Antibiotic ointments may reduce post-surgery infection but caution urged

6 Jul 2017

Topical antibiotics could help to prevent post-surgery infections but potential side-effects need to be considered, a meta-analysis of clinical trials has found.

University of Queensland and James Cook University researchers investigated data from 14 trials, and found some evidence that antibiotic ointment reduced the incidence of infections by around four per cent.

UQ Chair in General Practice, Professor Mieke van Driel, said surgical site infections account for up to a fifth of all healthcare-associated infections, but rates following clean surgery are very low.

“Oral antibiotics are given when patients or procedures are deemed of higher risk of post-surgery infections, but there are limited guidelines on their prophylactic use,” Professor van Driel said.

“There is no current guidance on the prophylactic use of topical antibiotics, and use needs to be tempered by consideration of potential side-effects.”

Surgery site infections can delay healing, exacerbate scarring and cause deeper infections.

Professor Clare Heal from James Cook University College of Medicine and Dentistry said the studies examined the effect of topical antibiotics on wounds closed with sutures following surgery.

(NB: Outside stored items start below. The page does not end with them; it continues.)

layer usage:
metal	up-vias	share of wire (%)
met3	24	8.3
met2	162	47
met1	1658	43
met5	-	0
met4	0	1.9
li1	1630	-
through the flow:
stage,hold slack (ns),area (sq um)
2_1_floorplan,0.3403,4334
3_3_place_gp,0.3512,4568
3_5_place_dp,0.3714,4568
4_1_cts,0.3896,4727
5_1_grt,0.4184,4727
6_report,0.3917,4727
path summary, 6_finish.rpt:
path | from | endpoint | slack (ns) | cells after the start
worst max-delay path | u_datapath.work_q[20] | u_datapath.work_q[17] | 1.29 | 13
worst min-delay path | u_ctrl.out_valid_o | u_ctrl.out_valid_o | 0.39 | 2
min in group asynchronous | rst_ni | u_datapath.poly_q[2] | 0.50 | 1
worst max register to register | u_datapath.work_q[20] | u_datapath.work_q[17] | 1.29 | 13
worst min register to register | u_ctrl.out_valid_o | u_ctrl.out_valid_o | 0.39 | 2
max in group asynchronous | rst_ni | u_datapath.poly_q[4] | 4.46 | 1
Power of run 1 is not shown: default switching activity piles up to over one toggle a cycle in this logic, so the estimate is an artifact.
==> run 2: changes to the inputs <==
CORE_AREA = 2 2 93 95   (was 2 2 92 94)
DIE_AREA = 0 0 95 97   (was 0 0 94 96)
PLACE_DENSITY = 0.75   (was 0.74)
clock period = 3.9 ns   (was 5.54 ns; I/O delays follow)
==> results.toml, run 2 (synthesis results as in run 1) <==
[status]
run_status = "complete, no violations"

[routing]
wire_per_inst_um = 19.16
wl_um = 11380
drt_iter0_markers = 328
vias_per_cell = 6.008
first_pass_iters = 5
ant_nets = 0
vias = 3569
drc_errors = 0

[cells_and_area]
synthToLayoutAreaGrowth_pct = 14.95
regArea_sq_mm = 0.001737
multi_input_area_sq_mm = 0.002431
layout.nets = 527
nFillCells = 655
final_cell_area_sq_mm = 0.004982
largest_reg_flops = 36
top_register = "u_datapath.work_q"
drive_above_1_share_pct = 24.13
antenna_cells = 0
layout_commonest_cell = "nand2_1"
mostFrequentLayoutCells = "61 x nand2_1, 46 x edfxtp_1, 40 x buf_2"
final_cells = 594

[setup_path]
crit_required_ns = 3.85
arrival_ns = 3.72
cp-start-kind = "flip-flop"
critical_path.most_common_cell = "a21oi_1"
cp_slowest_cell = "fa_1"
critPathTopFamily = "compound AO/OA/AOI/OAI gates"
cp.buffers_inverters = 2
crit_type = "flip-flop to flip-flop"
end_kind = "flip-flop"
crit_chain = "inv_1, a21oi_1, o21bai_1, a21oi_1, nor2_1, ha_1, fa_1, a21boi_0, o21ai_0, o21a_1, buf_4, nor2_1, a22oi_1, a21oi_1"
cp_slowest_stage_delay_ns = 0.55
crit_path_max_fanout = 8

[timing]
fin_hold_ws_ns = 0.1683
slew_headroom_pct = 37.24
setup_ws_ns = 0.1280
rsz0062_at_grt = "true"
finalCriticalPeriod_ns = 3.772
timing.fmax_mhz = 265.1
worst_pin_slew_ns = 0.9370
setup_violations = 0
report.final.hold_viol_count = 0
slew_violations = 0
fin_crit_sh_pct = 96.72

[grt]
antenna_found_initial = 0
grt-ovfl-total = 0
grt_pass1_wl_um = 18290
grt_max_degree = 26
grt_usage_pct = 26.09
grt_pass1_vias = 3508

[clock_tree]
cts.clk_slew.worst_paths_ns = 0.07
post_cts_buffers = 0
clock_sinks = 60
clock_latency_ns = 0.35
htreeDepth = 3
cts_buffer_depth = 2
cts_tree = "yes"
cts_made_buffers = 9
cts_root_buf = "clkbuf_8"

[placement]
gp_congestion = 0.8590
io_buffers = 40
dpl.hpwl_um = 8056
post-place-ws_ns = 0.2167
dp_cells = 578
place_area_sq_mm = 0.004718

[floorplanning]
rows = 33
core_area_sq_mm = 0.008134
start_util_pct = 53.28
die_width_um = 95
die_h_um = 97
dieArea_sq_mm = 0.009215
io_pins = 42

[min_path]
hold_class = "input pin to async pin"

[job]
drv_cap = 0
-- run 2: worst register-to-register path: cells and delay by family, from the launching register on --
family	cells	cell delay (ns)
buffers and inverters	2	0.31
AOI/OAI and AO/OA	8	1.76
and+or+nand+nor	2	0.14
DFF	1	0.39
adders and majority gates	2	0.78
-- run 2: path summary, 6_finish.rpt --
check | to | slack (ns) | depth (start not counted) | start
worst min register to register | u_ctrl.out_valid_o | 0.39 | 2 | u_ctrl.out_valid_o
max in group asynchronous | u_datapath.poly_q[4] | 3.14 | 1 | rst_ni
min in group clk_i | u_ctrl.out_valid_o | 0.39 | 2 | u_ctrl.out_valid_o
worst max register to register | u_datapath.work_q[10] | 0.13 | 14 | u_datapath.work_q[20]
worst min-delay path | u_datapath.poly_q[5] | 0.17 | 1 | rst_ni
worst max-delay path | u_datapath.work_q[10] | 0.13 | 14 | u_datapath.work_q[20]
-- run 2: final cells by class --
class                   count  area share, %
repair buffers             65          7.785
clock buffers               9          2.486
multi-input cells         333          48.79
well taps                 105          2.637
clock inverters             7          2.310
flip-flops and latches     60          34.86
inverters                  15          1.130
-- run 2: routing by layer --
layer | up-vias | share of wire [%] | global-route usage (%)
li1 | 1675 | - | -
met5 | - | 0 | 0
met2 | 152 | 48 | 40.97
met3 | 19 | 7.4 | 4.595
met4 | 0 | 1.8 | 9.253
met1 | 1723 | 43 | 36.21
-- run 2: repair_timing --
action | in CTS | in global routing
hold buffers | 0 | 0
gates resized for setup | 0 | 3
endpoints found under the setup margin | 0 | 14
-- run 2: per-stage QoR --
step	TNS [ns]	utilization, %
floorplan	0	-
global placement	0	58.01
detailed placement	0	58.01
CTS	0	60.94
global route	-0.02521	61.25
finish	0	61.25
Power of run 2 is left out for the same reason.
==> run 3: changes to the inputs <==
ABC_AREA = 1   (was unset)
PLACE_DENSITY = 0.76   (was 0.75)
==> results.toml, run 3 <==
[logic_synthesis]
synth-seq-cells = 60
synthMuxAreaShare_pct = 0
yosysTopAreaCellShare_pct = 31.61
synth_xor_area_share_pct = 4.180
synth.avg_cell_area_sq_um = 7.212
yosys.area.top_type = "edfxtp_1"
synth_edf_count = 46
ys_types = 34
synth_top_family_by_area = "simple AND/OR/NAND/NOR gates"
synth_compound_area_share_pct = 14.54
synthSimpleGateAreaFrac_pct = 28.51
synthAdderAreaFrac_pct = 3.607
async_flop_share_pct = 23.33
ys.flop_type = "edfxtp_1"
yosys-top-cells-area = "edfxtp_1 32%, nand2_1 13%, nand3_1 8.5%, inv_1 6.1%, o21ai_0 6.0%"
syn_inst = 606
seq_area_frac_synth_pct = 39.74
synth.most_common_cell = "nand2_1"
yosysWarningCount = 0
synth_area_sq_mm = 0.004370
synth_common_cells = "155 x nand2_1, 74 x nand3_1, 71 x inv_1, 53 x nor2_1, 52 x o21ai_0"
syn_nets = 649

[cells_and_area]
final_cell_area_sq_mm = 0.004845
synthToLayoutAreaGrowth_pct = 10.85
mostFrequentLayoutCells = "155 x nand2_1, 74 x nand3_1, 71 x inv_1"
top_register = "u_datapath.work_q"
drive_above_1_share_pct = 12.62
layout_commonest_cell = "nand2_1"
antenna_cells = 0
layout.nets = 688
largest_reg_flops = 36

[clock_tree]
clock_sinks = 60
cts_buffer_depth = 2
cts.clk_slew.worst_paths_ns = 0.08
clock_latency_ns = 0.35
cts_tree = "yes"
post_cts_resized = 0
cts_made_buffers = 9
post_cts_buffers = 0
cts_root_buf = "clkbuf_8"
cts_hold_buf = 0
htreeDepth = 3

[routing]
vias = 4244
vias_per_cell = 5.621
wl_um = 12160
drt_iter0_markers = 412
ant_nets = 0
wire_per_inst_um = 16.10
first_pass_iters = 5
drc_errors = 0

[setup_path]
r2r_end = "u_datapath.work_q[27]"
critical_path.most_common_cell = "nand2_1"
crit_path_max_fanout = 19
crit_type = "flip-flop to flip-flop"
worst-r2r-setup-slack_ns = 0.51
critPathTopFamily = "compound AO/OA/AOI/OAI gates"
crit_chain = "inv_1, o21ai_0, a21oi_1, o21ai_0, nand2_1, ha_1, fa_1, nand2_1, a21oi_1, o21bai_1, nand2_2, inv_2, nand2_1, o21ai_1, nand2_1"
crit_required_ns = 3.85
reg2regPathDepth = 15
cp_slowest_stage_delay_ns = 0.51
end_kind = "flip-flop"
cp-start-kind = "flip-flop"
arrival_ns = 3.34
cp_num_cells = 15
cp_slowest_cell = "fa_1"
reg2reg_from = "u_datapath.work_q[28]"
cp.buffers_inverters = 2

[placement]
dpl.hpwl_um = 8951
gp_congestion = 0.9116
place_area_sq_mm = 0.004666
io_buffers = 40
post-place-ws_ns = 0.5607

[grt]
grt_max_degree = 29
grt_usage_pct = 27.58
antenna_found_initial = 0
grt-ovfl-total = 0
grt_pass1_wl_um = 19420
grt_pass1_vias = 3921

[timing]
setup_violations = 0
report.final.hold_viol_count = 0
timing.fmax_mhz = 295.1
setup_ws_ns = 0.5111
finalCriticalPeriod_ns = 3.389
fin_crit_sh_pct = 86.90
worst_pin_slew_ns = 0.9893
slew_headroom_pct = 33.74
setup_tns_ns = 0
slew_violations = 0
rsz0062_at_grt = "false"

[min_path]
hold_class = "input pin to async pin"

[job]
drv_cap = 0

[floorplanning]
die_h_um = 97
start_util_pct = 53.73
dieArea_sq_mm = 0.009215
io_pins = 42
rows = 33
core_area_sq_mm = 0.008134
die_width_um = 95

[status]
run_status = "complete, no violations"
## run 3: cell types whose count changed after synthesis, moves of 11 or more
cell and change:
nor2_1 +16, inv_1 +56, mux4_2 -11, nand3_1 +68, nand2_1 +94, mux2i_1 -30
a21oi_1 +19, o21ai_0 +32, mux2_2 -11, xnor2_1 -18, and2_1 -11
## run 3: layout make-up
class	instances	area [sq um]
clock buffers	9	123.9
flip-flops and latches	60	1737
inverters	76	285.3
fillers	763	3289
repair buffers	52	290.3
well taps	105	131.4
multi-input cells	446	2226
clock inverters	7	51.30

“Some of the studies we looked at had very low baseline rates of infection, raising the question as to whether preventative antibiotics are necessary in populations with clean surgery wounds,” Professor Heal said.

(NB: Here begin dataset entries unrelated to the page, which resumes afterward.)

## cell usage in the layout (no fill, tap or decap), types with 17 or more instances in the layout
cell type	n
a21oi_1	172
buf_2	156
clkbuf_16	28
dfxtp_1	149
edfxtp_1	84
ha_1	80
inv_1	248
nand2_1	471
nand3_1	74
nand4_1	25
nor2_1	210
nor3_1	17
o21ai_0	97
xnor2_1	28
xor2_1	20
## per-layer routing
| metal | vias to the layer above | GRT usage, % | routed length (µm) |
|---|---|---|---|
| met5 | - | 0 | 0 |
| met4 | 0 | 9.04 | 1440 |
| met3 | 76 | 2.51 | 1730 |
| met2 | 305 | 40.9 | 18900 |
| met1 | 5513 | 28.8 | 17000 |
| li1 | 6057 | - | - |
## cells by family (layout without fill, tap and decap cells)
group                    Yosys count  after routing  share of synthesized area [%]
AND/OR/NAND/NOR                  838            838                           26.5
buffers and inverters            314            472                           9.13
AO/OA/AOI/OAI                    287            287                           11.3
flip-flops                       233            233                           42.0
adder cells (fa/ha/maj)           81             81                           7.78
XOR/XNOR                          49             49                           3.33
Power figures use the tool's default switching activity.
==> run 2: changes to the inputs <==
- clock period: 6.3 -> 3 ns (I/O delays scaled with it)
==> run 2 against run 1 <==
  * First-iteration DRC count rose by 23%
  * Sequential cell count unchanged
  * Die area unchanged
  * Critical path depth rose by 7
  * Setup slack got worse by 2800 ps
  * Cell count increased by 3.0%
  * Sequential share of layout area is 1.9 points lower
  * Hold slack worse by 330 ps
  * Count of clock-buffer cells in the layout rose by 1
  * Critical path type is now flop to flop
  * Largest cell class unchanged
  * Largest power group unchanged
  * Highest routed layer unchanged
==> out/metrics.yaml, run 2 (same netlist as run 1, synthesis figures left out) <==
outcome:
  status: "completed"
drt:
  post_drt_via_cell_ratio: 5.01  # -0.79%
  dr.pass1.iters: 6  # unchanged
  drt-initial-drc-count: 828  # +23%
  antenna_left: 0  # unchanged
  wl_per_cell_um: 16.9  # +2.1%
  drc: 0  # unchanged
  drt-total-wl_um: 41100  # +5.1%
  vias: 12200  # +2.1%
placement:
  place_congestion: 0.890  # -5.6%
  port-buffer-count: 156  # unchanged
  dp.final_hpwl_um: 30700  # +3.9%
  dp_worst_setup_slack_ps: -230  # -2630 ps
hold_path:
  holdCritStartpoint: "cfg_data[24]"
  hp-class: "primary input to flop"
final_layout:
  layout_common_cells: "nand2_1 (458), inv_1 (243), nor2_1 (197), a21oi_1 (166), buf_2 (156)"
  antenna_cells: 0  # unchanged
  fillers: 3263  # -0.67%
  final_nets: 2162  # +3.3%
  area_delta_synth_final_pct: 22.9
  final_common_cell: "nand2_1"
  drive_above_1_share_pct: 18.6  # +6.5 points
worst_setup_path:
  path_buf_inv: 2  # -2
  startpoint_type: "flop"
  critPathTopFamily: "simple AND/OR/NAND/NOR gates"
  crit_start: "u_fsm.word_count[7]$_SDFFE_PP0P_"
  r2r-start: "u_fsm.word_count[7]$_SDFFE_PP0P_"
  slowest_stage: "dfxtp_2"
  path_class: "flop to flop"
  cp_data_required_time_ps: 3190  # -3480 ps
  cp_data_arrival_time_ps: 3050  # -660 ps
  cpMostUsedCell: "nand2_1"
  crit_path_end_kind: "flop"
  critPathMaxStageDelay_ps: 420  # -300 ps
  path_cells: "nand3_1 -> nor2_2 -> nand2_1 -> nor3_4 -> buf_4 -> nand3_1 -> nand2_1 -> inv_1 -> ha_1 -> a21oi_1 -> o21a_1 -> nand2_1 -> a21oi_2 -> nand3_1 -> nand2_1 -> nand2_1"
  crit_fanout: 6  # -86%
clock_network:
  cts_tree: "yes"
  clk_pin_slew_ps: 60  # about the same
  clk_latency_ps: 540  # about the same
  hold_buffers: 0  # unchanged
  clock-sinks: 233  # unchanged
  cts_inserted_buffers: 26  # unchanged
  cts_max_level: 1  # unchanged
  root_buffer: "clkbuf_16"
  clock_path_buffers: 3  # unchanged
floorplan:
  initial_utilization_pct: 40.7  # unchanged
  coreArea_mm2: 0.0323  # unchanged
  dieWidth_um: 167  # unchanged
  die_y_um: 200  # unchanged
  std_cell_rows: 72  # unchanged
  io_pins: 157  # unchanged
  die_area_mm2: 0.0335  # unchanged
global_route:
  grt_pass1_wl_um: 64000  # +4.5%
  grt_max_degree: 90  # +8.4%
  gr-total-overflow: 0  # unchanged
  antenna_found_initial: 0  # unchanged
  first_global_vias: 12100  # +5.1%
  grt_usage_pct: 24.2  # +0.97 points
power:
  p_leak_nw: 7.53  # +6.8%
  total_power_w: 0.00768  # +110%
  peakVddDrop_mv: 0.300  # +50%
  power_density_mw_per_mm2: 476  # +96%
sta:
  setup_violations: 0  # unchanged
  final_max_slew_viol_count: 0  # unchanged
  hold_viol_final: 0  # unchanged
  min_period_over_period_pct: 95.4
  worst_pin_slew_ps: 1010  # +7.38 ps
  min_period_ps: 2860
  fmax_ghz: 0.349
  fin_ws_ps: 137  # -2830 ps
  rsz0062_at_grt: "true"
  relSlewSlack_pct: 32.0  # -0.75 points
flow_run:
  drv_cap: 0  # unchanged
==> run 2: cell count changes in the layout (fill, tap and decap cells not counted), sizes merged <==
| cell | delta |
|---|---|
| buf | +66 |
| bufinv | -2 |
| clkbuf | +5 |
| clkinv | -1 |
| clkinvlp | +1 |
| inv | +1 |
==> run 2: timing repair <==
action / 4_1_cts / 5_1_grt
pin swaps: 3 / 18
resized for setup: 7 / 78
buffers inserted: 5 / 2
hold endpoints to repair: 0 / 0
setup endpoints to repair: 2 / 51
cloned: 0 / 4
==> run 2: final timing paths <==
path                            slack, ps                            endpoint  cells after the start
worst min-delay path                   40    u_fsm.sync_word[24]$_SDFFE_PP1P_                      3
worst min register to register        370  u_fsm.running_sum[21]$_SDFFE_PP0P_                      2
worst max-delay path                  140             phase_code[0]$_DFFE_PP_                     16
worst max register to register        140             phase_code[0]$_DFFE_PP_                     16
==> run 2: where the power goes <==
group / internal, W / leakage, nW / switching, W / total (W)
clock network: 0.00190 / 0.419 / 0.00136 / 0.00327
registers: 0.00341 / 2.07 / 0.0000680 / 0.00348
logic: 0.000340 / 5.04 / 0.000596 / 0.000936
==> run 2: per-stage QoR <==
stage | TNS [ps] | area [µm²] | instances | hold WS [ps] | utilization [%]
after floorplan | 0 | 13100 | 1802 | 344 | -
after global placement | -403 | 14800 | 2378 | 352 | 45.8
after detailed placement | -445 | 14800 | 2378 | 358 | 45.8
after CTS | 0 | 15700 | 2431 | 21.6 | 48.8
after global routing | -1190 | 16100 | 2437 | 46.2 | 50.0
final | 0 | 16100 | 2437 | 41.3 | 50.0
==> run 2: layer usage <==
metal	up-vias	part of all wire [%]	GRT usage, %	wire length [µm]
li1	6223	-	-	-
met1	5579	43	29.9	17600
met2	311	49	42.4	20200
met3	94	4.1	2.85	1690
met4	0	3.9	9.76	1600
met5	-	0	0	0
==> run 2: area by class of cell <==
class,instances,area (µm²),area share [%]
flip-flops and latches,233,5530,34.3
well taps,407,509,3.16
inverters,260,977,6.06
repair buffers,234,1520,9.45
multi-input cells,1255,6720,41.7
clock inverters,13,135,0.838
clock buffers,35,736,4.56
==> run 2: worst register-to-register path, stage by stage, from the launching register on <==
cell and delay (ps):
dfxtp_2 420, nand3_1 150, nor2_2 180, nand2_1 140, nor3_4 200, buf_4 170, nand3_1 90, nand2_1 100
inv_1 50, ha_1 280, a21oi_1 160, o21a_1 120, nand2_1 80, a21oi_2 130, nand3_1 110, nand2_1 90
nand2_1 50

“Our research did find that risk of infection was reduced when topical antibiotics were used compared to when they weren’t, and also compared to when topical antiseptics were applied.”

There were no patterns of antibiotic resistance or anaphylaxis associated with topical antibiotic use in the studies, and insufficient evidence in respect to whether they cause allergic contact dermatitis.

The trials analysed in the study from Australia, the United Kingdom, the United States, Europe and Nepal involved more than 6400 participants.

Professors van Driel and Heal said their review of the studies has provided some additional evidence, but practice should be guided by clinical judgement of the risks and benefits.

The meta-analysis, an abbreviated version of a Cochrane review by the same authors  is published in the British Journal of Surgery.